Everything from the first line of the entries through the line containing "--- a/flow/design.v" is to be retyped exactly, and nothing beyond it.

[[ Data for this exercise open ]]

Background: an optimization exercise with open tools, aiming at small area, a short achievable clock period and few clock cycles. Do not read the settings as production practice.
Only simulation tests tie the RTL to the original design; equivalence was not proved.
No activity file was given, so power comes from the tool's default toggle rates.

## cedar
// auction_unit
module auction_unit (
    input  wire         clk,
    input  wire         rst,
    input  wire         bid_valid,
    output wire         bid_ready,
    input  wire [15:0]  bid_qid,
    input  wire [3:0]   bid_booth,
    input  wire [2:0]   bid_origin,
    input  wire [31:0]  bid_score,
    input  wire [47:0]  bid_item,
    input  wire         cmd_valid,
    output wire         cmd_ready,
    input  wire [1:0]   cmd_op,
    input  wire [15:0]  cmd_qid,
    input  wire [3:0]   cmd_booth,
    input  wire [7:0]   cmd_k,
    input  wire         cmd_mode,
    input  wire         cmd_dir,
    output reg          out_valid,
    input  wire         out_ready,
    output reg          out_last,
    output wire [127:0] out_data,
    output wire         idle,
    output wire         au_heaps,
    output wire [7:0]   au_pool,
    output reg  [15:0]  au_bids,
    output reg  [15:0]  au_dropunk,
    output reg  [15:0]  au_droplate,
    output reg  [15:0]  au_dropfor,
    output reg  [15:0]  au_badbid,
    output reg  [15:0]  au_opens,
    output reg  [15:0]  au_closes,
    output reg  [25:0]  au_lastdrop
);
Size: about 6900 cells after synthesis, roughly 95000 sq um of cells after synthesis.
Settings: LEC_CHECK=0, ABC_CLOCK_PERIOD_IN_PS=3500, CAP_MARGIN=20, CORE_MARGIN=2, CORE_UTILIZATION=60, CTS_CLUSTER_DIAMETER=60, CTS_CLUSTER_SIZE=30, PLACE_DENSITY=0.72, SETUP_SLACK_MARGIN=5, SLEW_MARGIN=20; clock period 10.0 ns.
standard.sh (not shown) runs the stock make flow with config.mk's settings and CLKGATE_MAP_FILE= SYNTH_SCRIPT=/design/flow/synth_recipe.tcl, a recipe that flattens the netlist after the stock synthesis.
==> flow/flow/run.sh <==
#!/bin/bash
set -euo pipefail
bash standard.sh SETUP_SLACK_MARGIN=6.55 finish > standard_flow.log 2>&1
Testbench counts of cedar, summed over its fixed seeds: cycles 15,788.
> inputs changed (cedar -> oak)
--- a/flow/design.v
+++ b/flow/design.v
@@ -119,17 +119,17 @@
             if (!c_hit || !h_open)
                 c_status = ST_BADPAR;
             else
                 c_status = ST_OK;
         end else
             c_status = ST_OK;
     end
     wire out_free  = !out_valid || out_ready;
-    wire c_exec    = s_c && !s_b && !p_v && !listing && out_free;
+    wire c_exec    = s_c && !s_b && !p_v && !listing && !out_valid;
     wire c_ok      = (c_status == ST_OK);
     wire do_open   = c_exec && c_ok && (s_op == OP_OPEN);
     wire do_close  = c_exec && c_ok && (s_op == OP_CLOSE);
     wire do_free   = c_exec && c_ok && (s_op == OP_FREE) && c_hit;
     wire open_ok = s_c && c_ok && (s_op == OP_OPEN);
     wire nx_mode = open_ok ? s_mode : h_mode;
     wire nx_dir  = open_ok ? s_dir  : h_dir;
     wire in_z    = (bid_score[30:0] == 31'd0);
==> notes.md <==
oak reports its master of the slowest instance on the critical path as sky130_fd_sc_hd__a221o_1 while cedar reports sky130_fd_sc_hd__o211ai_1.
s_key[15] as the critical path startpoint was reported by cedar, and s_key[27] by oak.
Compared with cedar, oak is the less power-hungry design.
Lower number of nets in the layout goes to oak over cedar.
Changes observed in oak relative to cedar: wire length on met2 now sits lower, setup slack at placement +0.33 ns, overall via count from detail_route moved down.
Summary of oak over cedar: wire length reported by the detailed router saw a decrease, final cycle utilization of the critical path fell by 1.4 points, clock-cell share of area -0.38 points.
Testbench counts of oak, summed over its fixed seeds: cycles 15,836.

[[ Data for this exercise closed ]]

Answer below:
Background: an optimization exercise with open tools, aiming at small area, a short achievable clock period and few clock cycles. Do not read the settings as production practice.
Only simulation tests tie the RTL to the original design; equivalence was not proved.
No activity file was given, so power comes from the tool's default toggle rates.

## cedar
// auction_unit
module auction_unit (
    input  wire         clk,
    input  wire         rst,
    input  wire         bid_valid,
    output wire         bid_ready,
    input  wire [15:0]  bid_qid,
    input  wire [3:0]   bid_booth,
    input  wire [2:0]   bid_origin,
    input  wire [31:0]  bid_score,
    input  wire [47:0]  bid_item,
    input  wire         cmd_valid,
    output wire         cmd_ready,
    input  wire [1:0]   cmd_op,
    input  wire [15:0]  cmd_qid,
    input  wire [3:0]   cmd_booth,
    input  wire [7:0]   cmd_k,
    input  wire         cmd_mode,
    input  wire         cmd_dir,
    output reg          out_valid,
    input  wire         out_ready,
    output reg          out_last,
    output wire [127:0] out_data,
    output wire         idle,
    output wire         au_heaps,
    output wire [7:0]   au_pool,
    output reg  [15:0]  au_bids,
    output reg  [15:0]  au_dropunk,
    output reg  [15:0]  au_droplate,
    output reg  [15:0]  au_dropfor,
    output reg  [15:0]  au_badbid,
    output reg  [15:0]  au_opens,
    output reg  [15:0]  au_closes,
    output reg  [25:0]  au_lastdrop
);
Size: about 6900 cells after synthesis, roughly 95000 sq um of cells after synthesis.
Settings: LEC_CHECK=0, ABC_CLOCK_PERIOD_IN_PS=3500, CAP_MARGIN=20, CORE_MARGIN=2, CORE_UTILIZATION=60, CTS_CLUSTER_DIAMETER=60, CTS_CLUSTER_SIZE=30, PLACE_DENSITY=0.72, SETUP_SLACK_MARGIN=5, SLEW_MARGIN=20; clock period 10.0 ns.
standard.sh (not shown) runs the stock make flow with config.mk's settings and CLKGATE_MAP_FILE= SYNTH_SCRIPT=/design/flow/synth_recipe.tcl, a recipe that flattens the netlist after the stock synthesis.
==> flow/flow/run.sh <==
#!/bin/bash
set -euo pipefail
bash standard.sh SETUP_SLACK_MARGIN=6.55 finish > standard_flow.log 2>&1
Testbench counts of cedar, summed over its fixed seeds: cycles 15,788.
> inputs changed (cedar -> oak)
--- a/flow/design.v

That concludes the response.